The first change is that until further notice, we will not be disabling Basic Auth for any protocols that your tenant is using. When we resume this program, we will provide a minimum of twelve months notice before we block the use of Basic Auth on any protocol being used in your tenant.

We will continue with our plan to disable Basic Auth for protocols that your tenant is not using. Many customers don’t know that unneeded legacy protocols remain enabled in their tenant (Security Defaults takes care of this for newly created tenants now). We plan to disable Basic Auth for these unused protocols to prevent potential mis-use. We will do this based on examining recorded usage of these protocols by your tenant, and we will send Message Center posts providing 30 days notice of the change to your tenant. This work will begin in a few months.

The next change to the previously announced plan is that we are adding MAPI, RPC, and Offline Address Book (OAB) to the protocols included in this effort to further enhance data protection.

As clarified in previous blogs, Outlook depends upon Exchange Web Services (EWS) for core features; therefore, tenants using Basic Auth with Outlook must enable Modern Auth before Basic Auth for EWS is disabled. Outlook uses only one type of authentication for all connections to a mailbox, so including these protocols should not adversely affect you. If EWS has Basic Auth disabled, Outlook won’t use Basic Auth for any of the other protocols or endpoints it needs to access.
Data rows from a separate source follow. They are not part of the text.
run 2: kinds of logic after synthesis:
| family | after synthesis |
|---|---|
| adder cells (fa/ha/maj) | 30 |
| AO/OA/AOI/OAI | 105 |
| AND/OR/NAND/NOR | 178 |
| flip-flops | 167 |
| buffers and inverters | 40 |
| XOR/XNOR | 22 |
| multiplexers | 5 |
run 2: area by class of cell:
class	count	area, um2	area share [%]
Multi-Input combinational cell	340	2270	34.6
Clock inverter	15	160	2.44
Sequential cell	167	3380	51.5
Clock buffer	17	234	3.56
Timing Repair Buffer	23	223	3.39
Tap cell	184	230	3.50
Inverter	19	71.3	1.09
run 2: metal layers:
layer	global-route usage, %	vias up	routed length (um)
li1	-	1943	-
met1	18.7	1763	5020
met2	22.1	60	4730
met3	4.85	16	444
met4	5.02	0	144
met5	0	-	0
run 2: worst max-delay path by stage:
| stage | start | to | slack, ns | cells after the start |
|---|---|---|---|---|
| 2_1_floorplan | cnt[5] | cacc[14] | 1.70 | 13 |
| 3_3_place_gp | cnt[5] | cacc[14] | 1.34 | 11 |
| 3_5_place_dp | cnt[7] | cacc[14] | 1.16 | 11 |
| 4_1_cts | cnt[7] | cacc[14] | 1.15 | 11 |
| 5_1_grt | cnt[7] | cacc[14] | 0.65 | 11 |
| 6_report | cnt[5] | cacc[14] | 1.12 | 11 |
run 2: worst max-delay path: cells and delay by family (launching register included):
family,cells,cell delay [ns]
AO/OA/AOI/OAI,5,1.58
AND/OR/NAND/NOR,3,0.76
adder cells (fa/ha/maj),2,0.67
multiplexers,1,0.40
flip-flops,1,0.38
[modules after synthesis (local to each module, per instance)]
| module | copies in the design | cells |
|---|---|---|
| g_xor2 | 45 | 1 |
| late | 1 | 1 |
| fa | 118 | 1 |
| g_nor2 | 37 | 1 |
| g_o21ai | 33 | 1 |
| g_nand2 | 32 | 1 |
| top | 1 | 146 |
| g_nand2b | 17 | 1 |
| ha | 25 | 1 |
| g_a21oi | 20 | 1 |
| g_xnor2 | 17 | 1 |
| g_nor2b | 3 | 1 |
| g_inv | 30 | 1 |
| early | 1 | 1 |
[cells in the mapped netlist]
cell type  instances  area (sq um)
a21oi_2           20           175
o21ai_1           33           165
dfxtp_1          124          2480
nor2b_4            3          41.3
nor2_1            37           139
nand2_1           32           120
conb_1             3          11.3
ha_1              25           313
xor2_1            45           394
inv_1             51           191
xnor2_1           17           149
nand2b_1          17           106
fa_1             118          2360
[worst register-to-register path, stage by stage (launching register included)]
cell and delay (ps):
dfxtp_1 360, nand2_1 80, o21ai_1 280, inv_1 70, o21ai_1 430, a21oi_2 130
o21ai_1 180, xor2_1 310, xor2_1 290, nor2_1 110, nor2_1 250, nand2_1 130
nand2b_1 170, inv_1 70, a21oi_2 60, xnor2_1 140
This design comes from an exercise in tuning for small area, a short achievable clock period and few clock cycles per item on the open sky130 flow, not from production work.
In this exercise RTL edits were held to simulation tests only and were not proved equivalent to the original.

==> flow/design.v (outline; a module is shown in full before it is edited, if it fits) <==
// module PID: 690 lines
module PID(
    input clk,rst_n,
    input adc_complete,
    input [INPUT_BIT_WIDTH-1:0] sample,
    input wire signed[PARAMETER_BIT_WIDTH-1:0] target,
    input wire signed[PARAMETER_BIT_WIDTH-1:0] kp,
    input wire signed[PARAMETER_BIT_WIDTH-1:0] ki,
    input wire signed[PARAMETER_BIT_WIDTH-1:0] maximum_out,
    input wire signed[PARAMETER_BIT_WIDTH-1:0] minimum_out,
    input wire signed[PARAMETER_BIT_WIDTH-1:0] maximum_add,
    input wire signed[PARAMETER_BIT_WIDTH-1:0] minimum_add,
    output reg signed[PARAMETER_BIT_WIDTH-1:0] pi_out,
    output reg pi_valid
);
  // ...
==> flow/run.sh <==
#!/bin/bash
# synth_recipe.tcl (not shown) runs the flow's synth.tcl, then flattens the netlist and writes it again
# the make line also repeats each setting of config.mk as NAME=value (left out here)
make -C /OpenROAD-flow-scripts/flow DESIGN_CONFIG=/design/flow/config.mk WORK_HOME=/design/flow/orfs CLKGATE_MAP_FILE= SYNTH_SCRIPT=/design/flow/synth_recipe.tcl finish
==> flow/config.mk <==
export PLATFORM = sky130hd
export DESIGN_NAME = PID
export DESIGN_NICKNAME = PID
export VERILOG_FILES = /design/flow/design.v
export SDC_FILE = /design/flow/constraint.sdc
export NUM_CORES = 4
export LEC_CHECK = 0
export CAP_MARGIN = 20
export CORE_MARGIN = 2
export CORE_UTILIZATION = 40
export SLEW_MARGIN = 20
==> flow/constraint.sdc <==
create_clock -name core_clock -period 10.0 [get_ports {clk}]
set_input_delay 2.0000 -clock core_clock [delete_from_list [all_inputs] [get_ports {clk}]]
set_output_delay 2.0000 -clock core_clock [all_outputs]
set_load 0.01 [all_outputs]
==> out/summary.txt, run 1 <==
Placed Area = 0.0279 mm2
area delta synth->final = 14.4%
Required @ worst endpoint = 10.36 ns
most frequent cells in the layout = 323 x nand2_1, 268 x a21oi_1, 266 x inv_1
first-pass GRT wire length = 134 mm
diodes inserted = 0
Buf/Inv on CP = 4
Critical Path Source = minimum_add[1]
Unique masters post-synth = 73
min-delay src = c_a[24]
fraction of area in multi-input gates = 0.673
maxcap violations = 0
TAP cells = 837
CTS Hold Buffers Added = 0
Yosys reg bits = 186
Signal inverters = 268
via count of the first global-routing pass = 23,179
placed cell count = 3,940
worst hold path cell count = 0
area of the multi-input gates = 0.0192 mm2
Worst R2R End = pi_out[6]
status = no timing/DRC/antenna violations
unrepaired setup endpoints after global routing = false
final cell count without fillers = 3,973
cells on worst reg2reg path = 23
Global Route Usage Sum = 0.272
global route total overflow = 0
HPWL after DPL = 67.0 mm
most common cell in the netlist = nand2_1
Reg clk slew, reported paths = 0.09 ns
Avg WL per Cell = 22.0 um
setup violators final = 0
DIE AREA = 0.0644 mm2
fillers = 6,128
share of layout cells above drive strength 1 = 0.0485
ys async rst share = 0.301
cell taking the most area after synthesis = fa_1
max incr delay on CP = 0.59 ns
row cnt = 91
largest net degree at the start of global routing = 90
Testbench counts, summed over its fixed seeds: cycles 4,800, items 1,600.
Source: an optimization exercise on an open RTL-to-GDS flow (aim: small area). Production flows keep margins and buffers that such runs may drop. No activity file was given, so power comes from the tool's default toggle rates.

== the previous run ==
## draw_regctrl
module draw_regctrl
(
  input       	CLK,
  input       	RST_X,
  input       	INIT,
  input [11:0]	ERROR,
  input       	CIF_DRWSEL,
  input [3:0]	CIF_REGWRITE,
  input       	CIF_REGREAD,
  input [3:0]	CIF_REGADR,
  input [31:0]	CIF_REGWDATA,
  input       	BUSY_PIXEL,
  input       	BUSY_ADD,
  input       	BUSY_INTERR,
  input       	WORKINGDRW,
  output [31:0]	DRW_REGRDATA,
  output       	REG_EODL,
  output [22:0]	REG_SETFRAME_VRAMADR,
  output [9:0]	REG_SETFRAME_WIDTH,
  output [9:0]	REG_SETFRAME_HEIGHT,
  output [9:0]	REG_SETDRAWAREA_POSX,
  output [9:0]	REG_SETDRAWAREA_POSY,
  output [9:0]	REG_SETDRAWAREA_SIZX,
  output [9:0]	REG_SETDRAWAREA_SIZY,
  output       	REG_SETTEXTURE_FMT,
  output [22:0]	REG_SETTEXTURE_VRAMADR,
  output [9:0]	REG_SETTEXTURE_WIDTH,
  output [9:0]	REG_SETTEXTURE_HEIGHT,
  output [31:0]	REG_SETFCOLOR,
  output       	REG_SETSTMODE,
  output [3:0]	REG_SETSCOLOR_MASK,
  output [31:0]	REG_SETSCOLOR_L,
  output [31:0]	REG_SETSCOLOR_H,
  output       	REG_SETBLENDOFF,
  output [2:0]	REG_SETBLENDALPHA_A,
  output [2:0]	REG_SETBLENDALPHA_B,
  output [2:0]	REG_SETBLENDALPHA_C,
  output [2:0]	REG_SETBLENDALPHA_D,
  output [2:0]	REG_SETBLENDALPHA_E,
  output [7:0]	REG_SETBLENDALPHA_SRCCA,
  output [31:0]	REG_SETBLENDALPHA_COEF0,
  output [31:0]	REG_SETBLENDALPHA_COEF1,
  output [10:0]	REG_PATBLT_DPOSX,
  output [10:0]	REG_PATBLT_DPOSY,
  output [9:0]	REG_PATBLT_DSIZX,
  output [9:0]	REG_PATBLT_DSIZY,
  output [10:0]	REG_BITBLT_DPOSX,
  output [10:0]	REG_BITBLT_DPOSY,
  output [9:0]	REG_BITBLT_DSIZX,
  output [9:0]	REG_BITBLT_DSIZY,
  output [9:0]	REG_BITBLT_SPOSX,
  output [9:0]	REG_BITBLT_SPOSY,
  output       	READYPAT_ADD,
  output       	READYBIT_ADD,
  output       	STARTBLT_ADD,
  output       	READYPAT_PIXEL,
  output       	READYBIT_PIXEL,
  output       	STARTBLT_PIXEL,
  output [3:0]	ERROR_REGCTRL,
  output       	INIT_REGCTRL,
  output [9:0]	REQ_ON_COUNT,
  output [9:0]	REQ_OFF_COUNT
);
Size in the first run: roughly 3,600 cells after synthesis, about 1,100 flip-flops, roughly 42,000 µm² of cells after synthesis.
==> flow/config.mk <==
export PLATFORM = sky130hd
export DESIGN_NAME = draw_regctrl
export DESIGN_NICKNAME = draw_regctrl
export VERILOG_FILES = /design/flow/design.v
export SDC_FILE = /design/flow/constraint.sdc
export NUM_CORES = 4
export LEC_CHECK = 0
export ABC_AREA = 1
export CAP_MARGIN = 20
export CORE_MARGIN = 2
export CORE_UTILIZATION = 40
export SLEW_MARGIN = 20
==> flow/constraint.sdc <==
create_clock -name core_clock -period 3.3 [get_ports {CLK}]
set_input_delay 0.6600 -clock core_clock [delete_from_list [all_inputs] [get_ports {CLK}]]
set_output_delay 0.6600 -clock core_clock [all_outputs]
set_load 0.01 [all_outputs]
standard.sh (not shown) runs the stock make flow with config.mk's settings and CLKGATE_MAP_FILE= SYNTH_SCRIPT=/design/flow/synth_recipe.tcl, a recipe that flattens the netlist after the stock synthesis.
==> flow/flow/run.sh <==
#!/bin/bash
# Standard ORFS layout with two changes: port buffers use the smallest
# buffer cell, and the clock tree uses smaller buffers and clusters.
set -euo pipefail
export BUFFER_PORTS_ARGS="-buffer_cell sky130_fd_sc_hd__buf_1"
export CTS_ARGS="-sink_clustering_enable -repair_clock_nets -buf_list sky130_fd_sc_hd__clkbuf_4 -sink_clustering_size 10 -sink_clustering_max_diameter 40 -dont_use_dummy_load"
bash standard.sh > standard.log 2>&1
In summary, the previous run completed successfully, with a layout that passed the timing, design-rule and antenna checks.
--- input diff the previous run..the current run ---
-- flow/flow/run.sh --
<<< the previous run, line 6
export CTS_ARGS="-sink_clustering_enable -repair_clock_nets -buf_list sky130_fd_sc_hd__clkbuf_4 -sink_clustering_size 10 -sink_clustering_max_diameter 40 -dont_use_dummy_load"
>>> the current run, line 6
export CTS_ARGS="-sink_clustering_enable -repair_clock_nets -buf_list sky130_fd_sc_hd__clkbuf_16 -sink_clustering_size 30 -sink_clustering_max_diameter 80 -dont_use_dummy_load"
Notes after the runs:
The launch point of the critical path comes out rWrSave[0]$_DFF_PN0_ in one run and rWrSave[2]$_DFF_PN0_ in the other, namely in the previous run and the current run respectively.
The current run vs the previous run: maximum net fanout on the critical path down by a few percent
Overall power after layout for the current run: 0.00037 W up relative to the previous run
Taking the previous run as the reference, in the current run netlist area before placement ~0 delta; aggregate routed wire length fell 1.6 mm; relative area of clock buffers and inverters in the final design moved up; number of non-clock buffers in the layout shows a reduction of 52.
Re cell area: the current run and the previous run aren't equal, and the higher value belongs to the previous run.
Actual slew at the worst max-slew pin (higher): the current run
No functional check of the RTL was part of any run of this note.

==> port drivers added, routing unchanged <==
The results above use ideal ports. As a check the final layouts listed here were re-extracted and re-timed, cells and wires unchanged.
Step 1 sets driving cells, clkbuf_16 on the clock port and buf_2 on the other inputs (assumed; they add their load-dependent delay and slew).
Step 2, shift: input delay + t, output delay - t, t = (earliest + latest rising clock arrival at the registers) / 2. This alone moves slack from input paths to output paths.
a / b / c = no drivers / after step 1 / after step 2; a / b = the first two.
| run | t, ns | slack for setup (ns) | worst hold slack (ns) | worst setup path at the end | latest minus earliest clock arrival (ns) |
|---|---|---|---|---|---|
| the previous run | 1.073 | 0.579 / 0.579 / 0.264 | 0.145 / 0.102 / 0.442 | input to register | 0.137 / 0.137 |
| the current run | 0.698 | 0.612 / 0.612 / 0.244 | 0.150 / 0.107 / 0.444 | input to register | 0.096 / 0.096 |
After both steps setup and hold are still met in every run listed. For the current run, which loses most, drivers alone change the setup slack by 0.000 ns; drivers and shift together by -0.368 ns.
Background: an optimization exercise with open tools, aiming at small area and a short achievable clock period. Do not read the settings as production practice. No run shown here included a check of the RTL's function; only the layout flow was run. Power figures rest on the tool's default switching activity, not on a simulated workload.

File: flow/design.v
module dec3n (
    input  logic [2:0] a,
    input  logic       en,
    output logic [7:0] yn
);
    always_comb
        for (int i = 0; i < 8; i++)
            yn[i] = !(en && (a == i));
endmodule
module wsel (
    input  logic rn,
    input  logic cn,
    output logic y
);
    assign y = !(rn || cn);
endmodule
Background: an optimization exercise with open tools, aiming at small area, a short achievable clock period and few clock cycles per item. Do not read the settings as production practice.
Where RTL was checked, it was by simulation tests only, not by an equivalence proof against the original.

==> try-maple: inputs <==
==> flow/design.v (excerpt) <==
module nr_div (
    input rstn,
    input clk,
    input [23:0] d,
    input in_valid,
    output in_ready,
    output reg [23:0] out,
    output reg out_valid,
    input out_ready
);
Settings: LEC_CHECK=0, CAP_MARGIN=20, CORE_MARGIN=2, CORE_UTILIZATION=40, SETUP_SLACK_MARGIN=3.7, SLEW_MARGIN=20; clock period 8.0 ns.
run.sh (not shown) runs the stock make flow with config.mk's settings and CLKGATE_MAP_FILE= SYNTH_SCRIPT=/design/flow/synth_recipe.tcl, a recipe that flattens the netlist after the stock synthesis.
==> try-indigo: changes against try-maple <==
--- a/flow/design.v
+++ b/flow/design.v
@@ -1,12 +1,12 @@
 module nr_div (
     input rstn,
     input clk,
     input [23:0] d,
     input in_valid,
-    output in_ready,
+    output reg in_ready,
     output reg [23:0] out,
     output reg out_valid,
     input out_ready
 );
     wire in_norm = d[23] ? ((d[22] == 1'b0 && d[21:8] != 14'd0) || d[22:8] == 15'h4000)
                          : d[22];
@@ -15,29 +15,28 @@
     reg        f1, f2, f3, f4, f5, f6, f7, f8, f9;    
     reg        s1, s2, s3, s4, s5, s6, s7, s8, s9;
     reg [15:0] x1;
     reg [7:0]  dl1;
     reg [7:0]  ex2, ex3, ex4, ex5, ex6, ex7, ex8, ex9;
     reg [15:0] z2, z3, z4, z6, z7, zz8;
-    reg        z2h;                      
-    reg [1:0]  m2h;
     reg [13:0] mp2, mp3, mp4, mp5, mp6;
     reg [26:0] pa3_a, pa3_b;
     reg [11:0] ea4;
     reg [30:0] qb5_a, qb5_b;
     reg [21:0] pb7_a, pb7_b;
     reg [6:0]  eb8;
     reg [31:0] zc9_a, zc9_b;
+    reg        skv;                      
+    reg [23:0] sk;
     reg        sbusy;                    
     reg [2:0]  ph;                       
     reg [4:0]  cnt;
     reg [15:0] sM;
     reg [16:0] sZ, sB, sA;
     wire sdone = (ph == 3'd0);
-    wire en = (!out_valid | out_ready) & !(v9 & f9 & !sdone);
-    assign in_ready = (!out_valid | out_ready) & !sbusy;
+    wire en = !skv & !(v9 & f9 & !sdone);
     wire [15:0] m1 = x1 + {15'd0, s1};
     wire za_s1 = x1[0] ^ s1 ^ ~x1[4];
     wire za_c2 = (x1[0] & s1) | (x1[0] & ~x1[4]) | (s1 & ~x1[4]);
     wire za_s3 = x1[1] ^ ~x1[5] ^ x1[9];
     wire za_c4 = (x1[1] & ~x1[5]) | (x1[1] & x1[9]) | (~x1[5] & x1[9]);
     wire za_s5 = x1[2] ^ ~x1[6];
@@ -1593,47 +1592,56 @@
     wire [15:0] sm  = s9 ? (~sZ[16:1] + 16'd1) : sZ[16:1];
     wire [15:0] om  = f9 ? sm : zc9[31:16];
     wire [23:0] r9  = {om, ex9};
     always @(posedge clk) begin
         if (en) begin
             s1 <= d[23]; x1 <= d[23:8] ^ {16{d[23]}}; dl1 <= d[7:0];
-            s2 <= s1; ex2 <= 8'd1 - dl1; z2 <= z1[15:0]; mp2 <= m1[13:0]; z2h <= z1[16]; m2h <= m1[15:14];
+            s2 <= s1; ex2 <= 8'd1 - dl1; z2 <= z1[15:0]; mp2 <= m1[13:0];
             s3 <= s2; ex3 <= ex2; z3 <= z2; mp3 <= mp2; pa3_a <= pa_a; pa3_b <= pa_b;
             s4 <= s3; ex4 <= ex3; z4 <= z3; mp4 <= mp3; ea4 <= e1n;
             s5 <= s4; ex5 <= ex4; mp5 <= mp4; qb5_a <= qb_a; qb5_b <= qb_b;
             s6 <= s5; ex6 <= ex5; z6 <= qb5[30:15]; mp6 <= mp5;
             s7 <= s6; ex7 <= ex6; z7 <= z6; pb7_a <= pb_a; pb7_b <= pb_b;
             s8 <= s7; ex8 <= ex7; zz8 <= z7 ^ {16{s7}}; eb8 <= e2n;
             s9 <= s8; ex9 <= ex8; zc9_a <= zc_a; zc9_b <= zc_b;
         end
     end
     wire push = en & v9;
     wire pop  = out_valid & out_ready;
+    wire skv_n = pop ? 1'b0 : (push & out_valid) | skv;
+    wire sbusy_n = (acc & !in_norm) | (sbusy & !(push & f9));
     always @(posedge clk) begin
         if (!rstn) begin
             v1 <= 0; v2 <= 0; v3 <= 0; v4 <= 0; v5 <= 0; v6 <= 0; v7 <= 0; v8 <= 0; v9 <= 0;
             out_valid <= 0;
+            skv <= 0;
             sbusy <= 0;
+            in_ready <= 1;
         end else begin
             if (en) begin
                 v1 <= acc; v2 <= v1; v3 <= v2; v4 <= v3; v5 <= v4; v6 <= v5; v7 <= v6; v8 <= v7; v9 <= v8;
             end
-            if (push) out_valid <= 1;
-            else if (pop) out_valid <= 0;
-            if (acc & !in_norm) sbusy <= 1;
-            else if (push & f9) sbusy <= 0;
+            if (pop) out_valid <= skv | push;
+            else if (push) out_valid <= 1;
+            skv <= skv_n;
+            sbusy <= sbusy_n;
+            in_ready <= !skv_n & !sbusy_n;
         end
     end
     always @(posedge clk) begin
         if (en) begin
             f1 <= !in_norm; f2 <= f1; f3 <= f2; f4 <= f3; f5 <= f4; f6 <= f5; f7 <= f6; f8 <= f7; f9 <= f8;
         end
-        if (push) out <= r9;
+        if (pop) begin
+            out <= skv ? sk : r9;
+        end else if (push & !out_valid) begin
+            out <= r9;
+        end
+        if (push & out_valid & !pop) sk <= r9;
     end
-    wire        sstart = en & v2 & f2;
-    wire [15:0] m2 = {m2h, mp2};
+    wire        sstart = en & v1 & f1;
     wire [17:0] ssum = {1'b0, sA} + (sB[0] ? {1'b0, sZ} : 18'd0);
     wire [16:0] sH = {sA[14:0], sB[16:15]};
     wire [16:0] sT = (~sH + {16'd0, ~|sB[14:0]}) ^ 17'h10000;
     always @(posedge clk) begin
         if (!rstn) begin
             ph <= 0;
@@ -1642,13 +1650,13 @@
         end else if (ph != 0 && cnt == 5'd17) begin
             ph <= (ph == 3'd4) ? 3'd0 : ph + 3'd1;
         end
     end
     always @(posedge clk) begin
         if (sstart) begin
-            sM <= m2; sZ <= {z2h, z2}; sB <= {1'b0, m2}; sA <= 0; cnt <= 0;
+            sM <= m1; sZ <= z1; sB <= {1'b0, m1}; sA <= 0; cnt <= 0;
         end else if (ph != 0) begin
             if (cnt == 5'd17) begin
                 cnt <= 0;
                 sA <= 0;
                 if (ph[0]) begin
                     sB <= sT;
SETUP_SLACK_MARGIN = 5   (was 3.7)
==> qor summary <==
                                                                      try-maple      try-indigo
Area used by multi-input combinational logic                        24970 sq um     27630 sq um
Share of the synthesized area in compound gates (AO/OA/AOI/OAI)         0.04238         0.03931
Total stage count of the critical path                                       14              18
Multi-Input Combinational                                                  2521            2501
Required arrival time at the worst endpoint                             8.39 ns         8.45 ns
Sequential share of cell area                                            0.3492          0.3193
NumNets Final                                                              5133            5489
Worst-path maximum fanout                                                     3               5
Worst slack after detailed placement                                   2.473 ns        3.606 ns
Sequential cell count of the final layout                                   620             643
First-pass GRT wire length                                            155500 um       177600 um
Multi-input logic portion of the cell area                               0.4778          0.4662
Well-Tap Cells                                                             1524            1600
Outcome                                                          finished clean  finished clean
Number of ordinary and repair buffers in the finished layout                178             469
Via total after detailed routing                                          27780           30170
Period Utilization, post-route                                           0.5276          0.5185
Crit path time final                                                   4.221 ns        4.148 ns
Testbench counts of try-indigo, summed over its fixed seeds: cycles 2,128, items 2,048.
Function not checked in try-maple: the RTL went through the layout flow alone.

==> port drivers added, routing unchanged <==
No port has a modelled driver above. Below, the same layouts with a new extraction and two added sets of constraints. Step 1 assumes that a clkbuf_16 drives the clock port and a buf_2 every other input. Step 2 adds t to the input delays and takes it off the output delays; t is the mean of the earliest and latest rising clock arrival at the registers after step 1. Input paths then give back, and output paths get back, about the clock's delay inside the block. Three values: no drivers, after step 1, after step 2; two values: the first two.
run	t (ns)	slack for setup (ns)	hold slack, ns	clock arrival spread, ns	pins driven straight from the clock port
try-maple	0.694	3.779 / 3.779 / 3.355	0.410 / 0.410 / 0.410	0.027 / 0.027	1
try-indigo	0.735	3.852 / 3.852 / 3.852	0.409 / 0.409 / 0.409	0.060 / 0.060	1
After both steps every run listed still meets setup and hold. The setup slack of try-maple, which loses most, moves by 0.000 ns with the drivers and by -0.424 ns with both steps.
At this time, we are not including AutoDiscover, another protocol and endpoint used by Outlook. There are two reasons for this. First, AutoDiscover doesn’t provide access to user data; it only provides a pointer to the endpoint that the client should use to access data. Second, as long as a tenant has some EWS or Exchange ActiveSync (EAS) usage, AutoDiscover is necessary for client configuration. Once Basic Auth is disabled for the vast majority of tenants, we’ll consider disabling Basic Auth for AutoDiscover.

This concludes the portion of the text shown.